▶ [EXERCISE DESCRIPTION]
Count up the lines below in which the string "seeds" appears. The reply should be that number alone.
PROVIDED INFORMATION START
Background: an optimization exercise with open tools, aiming at small area and few clock cycles. Do not read the settings as production practice. In this exercise RTL edits were held to simulation tests only and were not proved equivalent to the original. Power is estimated from default activity; no workload was simulated.

==> flow/design.v <==
package cdf_pkg;
  localparam int FRAME_W = 16;
  localparam int COEF_W  = 5;
  localparam int CEP_W   = 16;
  localparam int DELTA_W = 17;
  localparam int CFG_W   = 6;
  localparam logic [CFG_W-1:0] COEF_COUNT_RESET = 6'd13;
endpackage
module cepstral_delta_features_unit (
  input  logic                                clk,
  input  logic                                rst_n,
  input  logic                                push,
  output logic                                full,
  input  logic signed [cdf_pkg::CEP_W-1:0]    in_cep_value,
  input  logic                                in_final_frame,
  output logic                                empty,
  input  logic                                pop,
  output logic [cdf_pkg::FRAME_W-1:0]         out_frame_index,
  output logic [cdf_pkg::COEF_W-1:0]          out_coef_index,
  output logic signed [cdf_pkg::CEP_W-1:0]    out_cep_out,
  output logic signed [cdf_pkg::DELTA_W-1:0]  out_delta_out,
  output logic                                out_utterance_end,
  output logic                                out_short_error,
  input  logic                                cfg_wr_en,
  input  logic [cdf_pkg::CFG_W-1:0]           cfg_wr_data
);
  localparam int ROWS = 32;
  localparam int W    = cdf_pkg::CEP_W;
  logic [cdf_pkg::COEF_W-1:0]  nm1_r;     
  logic                        hv_r;      
  logic [W-1:0]                v_r;       
  logic [W-1:0]                y_r;       
  logic                        fin_r;
  logic                        last_r;
  logic                        hh_r;      
  logic [cdf_pkg::FRAME_W-1:0] o_frame;   
  logic [cdf_pkg::COEF_W-1:0]  o_coef;    
  logic                        o_valid;
  logic [2:0]                  o_b;       
  logic [cdf_pkg::DELTA_W-1:0] o_delta;
  logic                        o_uend;
  logic                        o_serr;
  logic [ROWS-1:0][4*W-1:0]    hist_r;
  logic       out_ready, accept, load_next;
  logic       short_c, last_c, has_res, odd_first, h_done, hh_c;
  logic [2:0] first_b;
  logic [cdf_pkg::COEF_W-1:0]  c_c;
  logic [cdf_pkg::FRAME_W-1:0] f_c;
  logic [W-1:0] s2, s4;
  assign out_ready = !o_valid || pop;
  assign full      = hv_r || !out_ready;
  assign accept    = push && !full;
  assign load_next = hv_r && out_ready;
  assign empty     = !o_valid;
  always_comb begin
    c_c  = o_coef;
    f_c  = o_frame;
    hh_c = hh_r;
    if (last_r) begin
      c_c = '0;
      if (fin_r) begin
        f_c  = '0;
        hh_c = 1'b0;
      end else begin
        f_c  = o_frame + 16'd1;
        hh_c = hh_r || o_frame[2];
      end
    end else begin
      c_c = o_coef + 5'd1;
    end
  end
  assign last_c    = c_c >= nm1_r;
  assign short_c   = !hh_c && !f_c[2];
  assign has_res   = !(short_c && !in_final_frame);
  assign first_b   = hh_c ? 3'd2 : f_c[2:0];
  assign odd_first = first_b[0];
  logic [2:0] b_nx;
  assign b_nx      = o_valid ? o_b - 3'd1 : o_b;
  assign h_done    = (b_nx == {1'b0, !fin_r, 1'b0});
  always_ff @(posedge clk) begin
    if (!rst_n) begin
      nm1_r   <= 5'(cdf_pkg::COEF_COUNT_RESET - 1);
      hv_r    <= 1'b0;
      o_valid <= 1'b0;
      fin_r   <= 1'b1;
      last_r  <= 1'b1;
    end else begin
      if (cfg_wr_en) begin
        if (cfg_wr_data == '0)        nm1_r <= '0;
        else if (cfg_wr_data > 6'd32) nm1_r <= 5'd31;
        else                          nm1_r <= 5'(cfg_wr_data - 6'd1);
      end
      if (accept) begin
        hv_r   <= has_res && (odd_first || first_b != {1'b0, !in_final_frame, 1'b0});
        fin_r  <= in_final_frame;
        last_r <= last_c;
      end else if (load_next) begin
        hv_r   <= !h_done;
      end
      if ((accept && has_res && !odd_first) || load_next) o_valid <= 1'b1;
      else if (pop) o_valid <= 1'b0;
    end
  end
  always_ff @(posedge clk) begin
    if (accept) begin
      hh_r    <= hh_c;
      o_frame <= f_c;
      o_coef  <= c_c;
    end
    if (accept && has_res) begin
      v_r     <= in_cep_value;
      y_r     <= s2;
      o_b     <= first_b;
      o_delta <= short_c ? '0 : ($signed({in_cep_value[W-1], in_cep_value}) - $signed({s4[W-1], s4}));
      o_uend  <= in_final_frame && last_c && first_b == 3'd0;
      o_serr  <= short_c;
    end else if (load_next) begin
      o_b     <= b_nx;
      o_uend  <= fin_r && last_r && h_done;
    end
  end
  logic [cdf_pkg::COEF_W-1:0] oc_n, nc_n, addr_n;
  logic                       hv_n, last_n;
  logic [ROWS-1:0]            sel_r, wsel;
  always_comb begin
    oc_n   = o_coef;
    last_n = last_r;
    hv_n   = hv_r;
    if (accept) begin
      oc_n   = c_c;
      last_n = last_c;
      hv_n   = has_res && (odd_first || first_b != {1'b0, !in_final_frame, 1'b0});
    end else if (load_next) begin
      hv_n   = !h_done;
    end
    if (!rst_n) begin
      last_n = 1'b1;
      hv_n   = 1'b0;
    end
    nc_n   = last_n ? '0 : oc_n + 5'd1;
    addr_n = hv_n ? oc_n : nc_n;
  end
  always_ff @(posedge clk) begin
    sel_r         <= '0;
    sel_r[addr_n] <= 1'b1;
  end
  always_comb begin
    wsel = '0;
    wsel[hv_r ? o_coef : c_c] = 1'b1;
  end
  logic          late, shift;
  logic [W-1:0]  s1_in;
  assign late  = load_next && o_b[2];
  assign shift = (accept && !(has_res && first_b[2])) || late;
  assign s1_in = late ? v_r : in_cep_value;
  always_comb begin
    s2 = '0;
    s4 = '0;
    for (int i = 0; i < ROWS; i++) begin
      s2 = s2 | ({W{sel_r[i]}} & hist_r[i][2*W-1:W]);
      s4 = s4 | ({W{sel_r[i]}} & hist_r[i][4*W-1:3*W]);
    end
  end
  for (genvar i = 0; i < ROWS; i++) begin : g_row
    always_ff @(posedge clk) begin
      if (shift && wsel[i]) hist_r[i] <= {hist_r[i][3*W-1:0], s1_in};
    end
  end
  assign out_frame_index   = o_frame - {13'd0, o_b};
  assign out_coef_index    = o_coef;
  always_comb begin
    case (o_b)
      3'd0:    out_cep_out = v_r;
      3'd1:    out_cep_out = s2;
      3'd2:    out_cep_out = y_r;
      default: out_cep_out = s4;
    endcase
  end
  assign out_delta_out     = o_delta;
  assign out_utterance_end = o_uend;
  assign out_short_error   = o_serr;
endmodule
make LEC_CHECK=0 CAP_MARGIN=20 CORE_MARGIN=2 CORE_UTILIZATION=65 CTS_CLUSTER_DIAMETER=100 CTS_CLUSTER_SIZE=28 SETUP_SLACK_MARGIN=0.2 SLEW_MARGIN=20 finish   # period 5.0 ns
run.sh (not shown) runs the stock make flow with config.mk's settings and CLKGATE_MAP_FILE= SYNTH_SCRIPT=/design/flow/synth_recipe.tcl, a recipe that flattens the netlist after the stock synthesis.
Testbench counts at the start, summed over its fixed seeds: cycles 29,435.
Then changed:
--- a/flow/design.v
+++ b/flow/design.v
@@ -118,13 +118,13 @@
       o_b     <= b_nx;
       o_uend  <= fin_r && last_r && h_done;
     end
   end
   logic [cdf_pkg::COEF_W-1:0] oc_n, nc_n, addr_n;
   logic                       hv_n, last_n;
-  logic [ROWS-1:0]            sel_r, wsel;
+  logic [ROWS-1:0]            sel_r;
   always_comb begin
     oc_n   = o_coef;
     last_n = last_r;
     hv_n   = hv_r;
     if (accept) begin
       oc_n   = c_c;
@@ -141,16 +141,12 @@
     addr_n = hv_n ? oc_n : nc_n;
   end
   always_ff @(posedge clk) begin
     sel_r         <= '0;
     sel_r[addr_n] <= 1'b1;
   end
-  always_comb begin
-    wsel = '0;
-    wsel[hv_r ? o_coef : c_c] = 1'b1;
-  end
   logic          late, shift;
   logic [W-1:0]  s1_in;
   assign late  = load_next && o_b[2];
   assign shift = (accept && !(has_res && first_b[2])) || late;
   assign s1_in = late ? v_r : in_cep_value;
   always_comb begin
@@ -160,13 +156,13 @@
       s2 = s2 | ({W{sel_r[i]}} & hist_r[i][2*W-1:W]);
       s4 = s4 | ({W{sel_r[i]}} & hist_r[i][4*W-1:3*W]);
     end
   end
   for (genvar i = 0; i < ROWS; i++) begin : g_row
     always_ff @(posedge clk) begin
-      if (shift && wsel[i]) hist_r[i] <= {hist_r[i][3*W-1:0], s1_in};
+      if (shift && sel_r[i]) hist_r[i] <= {hist_r[i][3*W-1:0], s1_in};
     end
   end
   assign out_frame_index   = o_frame - {13'd0, o_b};
   assign out_coef_index    = o_coef;
   always_comb begin
     case (o_b)
=> The new run finished with timing, DRC and antenna clean; global-route usage rises by 0.81 points; cell area is about the same; wire length rises by a few percent; via count rises slightly; critical path depth does not change; power hardly moves; utilization rises by 0.18 points; count of clock-buffer cells in the layout rises by 4; clock power rises slightly; sequential share of layout area falls by 0.21 points; final cell count rises slightly; maximum frequency hardly moves.
Testbench counts after the change, summed over its fixed seeds: cycles 29,435.

-- port drivers added, routing unchanged --
No port has a modelled driver above. Below, the same layouts with a new extraction and two added sets of constraints.
Step 1, drivers: a clkbuf_16 drives clk and a buf_2 each remaining input, both assumed.
Step 2 moves the port delays by t, midway between the first and last clock arrival at a register: inputs arrive t later, outputs are due t later. That takes back most of the time a late clock gives input paths.
a / b / c = ideal / step 1 / step 2; a / b = the first two.
run	t (ns)	slack for setup (ns)	slew at the worst register clock pin (ns)	pins driven straight from the clock port
the first run	0.800	0.244 / 0.162 / 0.306	0.12 / 0.12	1
the second run	0.800	0.245 / 0.161 / -0.129	0.12 / 0.12	1
Met with ideal ports but missed after step 2: setup timing in the second run. The setup slack of the second run, which loses most, moves by -0.084 ns with the drivers and by -0.374 ns with both steps.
PROVIDED INFORMATION END
▶ [RESULT BELOW]
2